Every day, area hospitals are filled with cancer and surgery patients, premature babies, accident victims and other ill or injured people who need transfusions to live.
Blood cannot be manufactured. It can only come from donors and because all blood and blood products are perishable, the supply must be constantly replenished.
When someone donates blood, a single unit can be separated and transfused as components: red cells, platelets and plasma, so by donating one unit of blood, it may help save more than one life.
Knowing how important blood is to patients helps overcome the fear of needles that worries many people before donating. The actual process of donating blood only takes about 15 minutes and is almost painless. The entire process takes about 1 hour.
There are four steps each donor must go through when giving blood: registration, health history and mini-physical, blood donation and refreshments. Here are some tips on how to make your donation experience even better.
• Get a good night’s sleep.
• Have a good breakfast or lunch.
• Drink extra water and fluids to replace the volume you will donate, and avoid tea, coffee, or other beverages with caffeine.
• Eat iron-rich foods, such as red meat, fish, poultry, beans, iron-fortified cereals, raisins or prunes.
• Avoid fatty foods such as hamburgers, fries or ice cream before donating.
During the donation:
• Wear clothing with sleeves that can be raised above the elbow.
• Show the staff any “good veins” that have been used successfully in the past to draw blood.
After the donation:
• Take the time to enjoy a snack and a drink in the refreshments area immediately after donating.
• If you feel light-headed, lie down, preferably with feet elevated, until the feeling passes.
• Rehydrate by drinking plenty of fluids over the next 24-48 hours.
• Avoid strenuous physical activity or heavy lifting for about five hours after donation.
• In rare cases when bleeding occurs after removing the bandage, apply pressure to the site and raise your arm for 3-5 minutes; if bleeding or bruising occurs under the skin, apply a cold pack to the area periodically during the first 24 hours.
The Tennessee Valley Blood Services Region serves 58 hospitals and must have about 500 people donate blood or platelets each weekday to meet the needs of hospital patients.
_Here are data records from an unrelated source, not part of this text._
This design comes from an exercise in tuning for small area on the open sky130 flow, not from production work.
Only simulation tests tie the RTL to the original design; equivalence was not proved.
Power and IR drop assume default switching activity.

--- design.v ---
module svm_decoder (
    input  wire [31:0] inst,        
    output wire        compressed,  
    output reg         illegal,     
    output reg  [3:0]  alu_op,
    output reg  [4:0]  ra_sel,      
    output reg  [4:0]  rb_sel,      
    output reg  [4:0]  rd_sel,      
    output reg  [31:0] imm,
    output reg         use_imm,     
    output reg         writes_rd,   
    output reg         is_load,
    output reg         is_store,
    output reg         is_branch,
    output reg  [2:0]  br_cond,
    output reg         is_call,
    output reg         is_break,
    output reg  [15:0] sys_num
);
    localparam ALU_ADD  = 4'd0, ALU_SUB = 4'd1, ALU_AND = 4'd2, ALU_OR  = 4'd3,
               ALU_XOR  = 4'd4, ALU_SLL = 4'd5, ALU_SRL = 4'd6, ALU_SRA = 4'd7,
               ALU_PASS = 4'd8;
    localparam BR_EZ = 3'd0, BR_NZ = 3'd1, BR_EQ = 3'd2, BR_NE = 3'd3,
               BR_LT = 3'd4, BR_GE = 3'd5, BR_LTU = 3'd6, BR_GEU = 3'd7;
    wire [5:0] opcode = inst[5:0];
    wire [4:0] pair   = opcode[5:1];    
    assign compressed = opcode[0];
    wire [31:0] imm16_s = {{16{inst[31]}}, inst[31:16]};
    wire [31:0] imm16_u = {16'b0, inst[31:16]};
    wire [31:0] imm7_s  = {{25{inst[15]}}, inst[15:9]};
    wire [31:0] imm7_u  = {25'b0, inst[15:9]};
    wire [31:0] imm4_s  = {{28{inst[15]}}, inst[15:12]};
    always @(*) begin
        illegal   = 1'b0;
        alu_op    = ALU_ADD;
        ra_sel    = 5'd0;
        rb_sel    = 5'd0;
        rd_sel    = 5'd0;
        imm       = 32'b0;
        use_imm   = 1'b0;
        writes_rd = 1'b0;
        is_load   = 1'b0;
        is_store  = 1'b0;
        is_branch = 1'b0;
        br_cond   = BR_EZ;
        is_call   = 1'b0;
        is_break  = 1'b0;
        sys_num   = 16'b0;
        case (pair)
            5'd1, 5'd9:   alu_op = ALU_ADD;
            5'd2, 5'd10:  alu_op = ALU_SUB;
            5'd3, 5'd11:  alu_op = ALU_AND;
            5'd4, 5'd12:  alu_op = ALU_OR;
            5'd5, 5'd13:  alu_op = ALU_XOR;
            5'd6, 5'd14:  alu_op = ALU_SLL;
            5'd7, 5'd15:  alu_op = ALU_SRL;
            5'd8, 5'd16:  alu_op = ALU_SRA;
            default:      alu_op = ALU_PASS;
        endcase
        if (!compressed) begin
            case (pair)
                5'd0, 5'd31: illegal = 1'b1;
                5'd1, 5'd2, 5'd3, 5'd4, 5'd5, 5'd6, 5'd7, 5'd8: begin   
                    writes_rd = 1'b1;
                    rd_sel = inst[10:6];
                    ra_sel = inst[15:11];
                    rb_sel = inst[20:16];
                end
                5'd9, 5'd10, 5'd11, 5'd12, 5'd13, 5'd14, 5'd15, 5'd16, 5'd17: begin  
                    writes_rd = 1'b1;
                    rd_sel  = inst[10:6];
                    ra_sel  = inst[15:11];
                    imm     = imm16_s;
                    use_imm = 1'b1;
                end
                5'd18: begin   
                    writes_rd = 1'b1;
                    rd_sel  = inst[10:6];
                    imm     = {inst[31:16], 16'b0};
                    use_imm = 1'b1;
                end
                5'd19: begin   
                    is_load = 1'b1;
                    rd_sel  = inst[10:6];
                    ra_sel  = inst[15:11];
                    imm     = imm16_s;
                end
                5'd20: begin   
                    is_store = 1'b1;
                    rb_sel   = inst[10:6];
                    ra_sel   = inst[15:11];
                    imm      = imm16_s;
                end
                5'd21, 5'd22, 5'd23, 5'd24, 5'd25, 5'd26, 5'd27, 5'd28: begin  
                    is_branch = 1'b1;
                    ra_sel    = inst[10:6];
                    rb_sel    = inst[15:11];
                    imm       = imm16_s;
                    case (pair)
                        5'd21: br_cond = BR_EZ;
                        5'd22: br_cond = BR_NZ;
                        5'd23: br_cond = BR_EQ;
                        5'd24: br_cond = BR_NE;
                        5'd25: br_cond = BR_LT;
                        5'd26: br_cond = BR_GE;
                        5'd27: br_cond = BR_LTU;
                        default: br_cond = BR_GEU;
                    endcase
                end
                5'd29: begin   
                    is_call = 1'b1;
                    sys_num = imm16_u[15:0];
                end
                default: begin  
                    is_break = 1'b1;
                end
            endcase
        end else begin
            case (pair)
                5'd0, 5'd1, 5'd2, 5'd3, 5'd4, 5'd5, 5'd6, 5'd7, 5'd8: begin  
                    writes_rd = 1'b1;
                    rd_sel = inst[10:6];
                    ra_sel = inst[10:6];
                    rb_sel = inst[15:11];
                end
                5'd9, 5'd10, 5'd11, 5'd12, 5'd13, 5'd14, 5'd15, 5'd16, 5'd17: begin  
                    writes_rd = 1'b1;
                    rd_sel  = {2'b0, inst[8:6]};
                    ra_sel  = {2'b0, inst[8:6]};
                    imm     = imm7_s;
                    use_imm = 1'b1;
                end
                5'd18: begin   
                    writes_rd = 1'b1;
                    rd_sel  = {2'b0, inst[8:6]};
                    imm     = {9'b0, inst[15:9], 16'b0};
                    use_imm = 1'b1;
                end
                5'd19: begin   
                    is_load = 1'b1;
                    rd_sel  = {2'b0, inst[8:6]};
                    ra_sel  = {2'b0, inst[11:9]};
                    imm     = imm4_s;
                end
                5'd20: begin   
                    is_store = 1'b1;
                    rb_sel   = {2'b0, inst[8:6]};
                    ra_sel   = {2'b0, inst[11:9]};
                    imm      = imm4_s;
                end
                5'd21, 5'd22: begin  
                    is_branch = 1'b1;
                    ra_sel    = {2'b0, inst[8:6]};
                    imm       = imm4_s;
                    br_cond   = (pair == 5'd21) ? BR_EZ : BR_NZ;
                end
                5'd29: begin   
                    is_call = 1'b1;
                    sys_num = imm7_u[15:0];
                end
                5'd30: begin   
                    is_break = 1'b1;
                end
                default: illegal = 1'b1;  
            endcase
        end
    end
endmodule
Upcoming blood donation opportunities include:
• Wednesday from 8 a.m. until 1 p.m. at Watertown High School.
• Thursday from 12:30-6 p.m. at Immanuel Baptist Church.
• Monday from noon until 4 p.m. at Best Buy in Mt. Juliet.
• May 28 from 10 a.m. until 2 p.m. at University Medical Center.
• May 30 from noon until 4 p.m. at Sports Village in Lebanon.
To donate blood, call 800-733-2767 or visit redcrossblood.org to make an appointment or for more information. All blood types are needed to ensure a reliable supply for patients. A blood donor card or driver’s license or two other forms of identification are required at check-in. Individuals who are 17 years of age (16 with parental consent in some states), weigh at least 110 pounds and are in generally good health may be eligible to donate blood. High school students and other donors 18 years of age and younger also have to meet certain height and weight requirements.